- **Records shown**
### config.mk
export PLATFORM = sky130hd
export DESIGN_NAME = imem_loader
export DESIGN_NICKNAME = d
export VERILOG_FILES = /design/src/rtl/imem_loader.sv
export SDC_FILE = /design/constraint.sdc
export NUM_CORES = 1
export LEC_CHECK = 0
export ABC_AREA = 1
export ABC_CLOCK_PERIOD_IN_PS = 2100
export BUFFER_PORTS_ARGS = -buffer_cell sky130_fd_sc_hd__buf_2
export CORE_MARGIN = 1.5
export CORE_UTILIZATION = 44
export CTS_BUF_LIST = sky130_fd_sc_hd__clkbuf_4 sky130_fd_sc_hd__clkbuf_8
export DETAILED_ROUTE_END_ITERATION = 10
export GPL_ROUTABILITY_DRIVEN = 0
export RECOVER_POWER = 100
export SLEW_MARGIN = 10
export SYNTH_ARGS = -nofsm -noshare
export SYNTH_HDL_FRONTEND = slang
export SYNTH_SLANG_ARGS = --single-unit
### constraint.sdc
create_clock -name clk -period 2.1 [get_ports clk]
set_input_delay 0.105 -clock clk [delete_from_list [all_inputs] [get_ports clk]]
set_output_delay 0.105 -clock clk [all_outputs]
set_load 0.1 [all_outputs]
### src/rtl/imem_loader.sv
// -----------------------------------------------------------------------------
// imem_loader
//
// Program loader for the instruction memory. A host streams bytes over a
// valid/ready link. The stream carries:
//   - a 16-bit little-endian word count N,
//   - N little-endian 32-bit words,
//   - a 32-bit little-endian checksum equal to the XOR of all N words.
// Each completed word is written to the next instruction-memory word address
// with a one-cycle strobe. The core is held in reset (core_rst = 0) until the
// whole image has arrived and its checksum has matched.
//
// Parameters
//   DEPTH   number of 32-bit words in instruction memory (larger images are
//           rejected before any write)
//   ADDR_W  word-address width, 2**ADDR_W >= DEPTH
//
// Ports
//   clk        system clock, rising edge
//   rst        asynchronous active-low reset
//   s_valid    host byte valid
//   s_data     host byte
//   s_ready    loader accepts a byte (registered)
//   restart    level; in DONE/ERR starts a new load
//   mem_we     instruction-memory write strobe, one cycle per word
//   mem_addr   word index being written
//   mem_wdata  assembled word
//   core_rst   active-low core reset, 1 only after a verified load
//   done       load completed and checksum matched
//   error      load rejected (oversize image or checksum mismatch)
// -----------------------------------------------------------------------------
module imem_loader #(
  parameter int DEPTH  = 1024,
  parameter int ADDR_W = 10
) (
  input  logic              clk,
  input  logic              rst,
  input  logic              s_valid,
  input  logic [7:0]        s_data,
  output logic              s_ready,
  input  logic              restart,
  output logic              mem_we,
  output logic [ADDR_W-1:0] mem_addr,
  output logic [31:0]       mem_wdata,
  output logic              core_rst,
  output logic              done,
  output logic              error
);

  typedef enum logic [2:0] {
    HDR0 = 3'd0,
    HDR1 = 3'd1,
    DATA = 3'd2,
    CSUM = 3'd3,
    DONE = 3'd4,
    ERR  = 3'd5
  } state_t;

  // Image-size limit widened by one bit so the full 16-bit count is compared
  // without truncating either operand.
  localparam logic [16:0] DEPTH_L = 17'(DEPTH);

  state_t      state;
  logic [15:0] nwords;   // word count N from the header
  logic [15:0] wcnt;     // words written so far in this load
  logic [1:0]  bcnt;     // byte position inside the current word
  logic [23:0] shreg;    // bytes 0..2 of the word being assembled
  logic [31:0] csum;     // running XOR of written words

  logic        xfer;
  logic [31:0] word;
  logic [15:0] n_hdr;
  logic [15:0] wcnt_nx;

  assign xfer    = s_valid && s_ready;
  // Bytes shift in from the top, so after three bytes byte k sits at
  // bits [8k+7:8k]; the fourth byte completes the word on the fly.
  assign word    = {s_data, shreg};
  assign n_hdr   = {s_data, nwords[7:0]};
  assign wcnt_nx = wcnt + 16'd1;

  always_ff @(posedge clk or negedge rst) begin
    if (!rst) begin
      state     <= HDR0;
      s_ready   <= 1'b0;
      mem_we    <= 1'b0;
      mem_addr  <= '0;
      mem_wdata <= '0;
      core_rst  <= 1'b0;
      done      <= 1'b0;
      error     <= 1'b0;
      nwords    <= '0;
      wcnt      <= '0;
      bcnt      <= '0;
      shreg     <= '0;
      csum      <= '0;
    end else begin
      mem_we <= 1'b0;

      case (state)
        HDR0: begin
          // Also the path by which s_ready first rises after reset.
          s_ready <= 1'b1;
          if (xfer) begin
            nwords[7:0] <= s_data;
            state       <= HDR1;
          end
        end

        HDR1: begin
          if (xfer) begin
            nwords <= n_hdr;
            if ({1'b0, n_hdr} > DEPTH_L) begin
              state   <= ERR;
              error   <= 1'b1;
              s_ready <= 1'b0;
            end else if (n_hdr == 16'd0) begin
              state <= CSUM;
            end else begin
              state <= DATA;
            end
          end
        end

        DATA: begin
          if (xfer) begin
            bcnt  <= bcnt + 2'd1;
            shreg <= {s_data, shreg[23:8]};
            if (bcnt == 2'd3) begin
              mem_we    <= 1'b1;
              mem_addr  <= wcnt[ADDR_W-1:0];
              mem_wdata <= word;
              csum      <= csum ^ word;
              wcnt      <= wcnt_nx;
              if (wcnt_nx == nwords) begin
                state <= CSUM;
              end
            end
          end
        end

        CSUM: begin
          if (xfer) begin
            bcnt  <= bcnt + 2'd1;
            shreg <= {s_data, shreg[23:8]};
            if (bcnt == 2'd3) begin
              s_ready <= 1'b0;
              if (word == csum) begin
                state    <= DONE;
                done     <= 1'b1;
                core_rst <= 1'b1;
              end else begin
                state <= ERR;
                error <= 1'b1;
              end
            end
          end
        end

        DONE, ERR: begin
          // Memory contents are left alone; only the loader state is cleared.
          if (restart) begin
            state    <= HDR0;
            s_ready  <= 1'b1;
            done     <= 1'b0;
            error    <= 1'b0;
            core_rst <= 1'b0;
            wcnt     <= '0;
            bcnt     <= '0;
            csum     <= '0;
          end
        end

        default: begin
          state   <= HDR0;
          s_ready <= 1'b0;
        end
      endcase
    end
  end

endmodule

- **The task**
Among the entries, how many lines include the word "written"? Answer with a single number and nothing further.

- **Task result**
4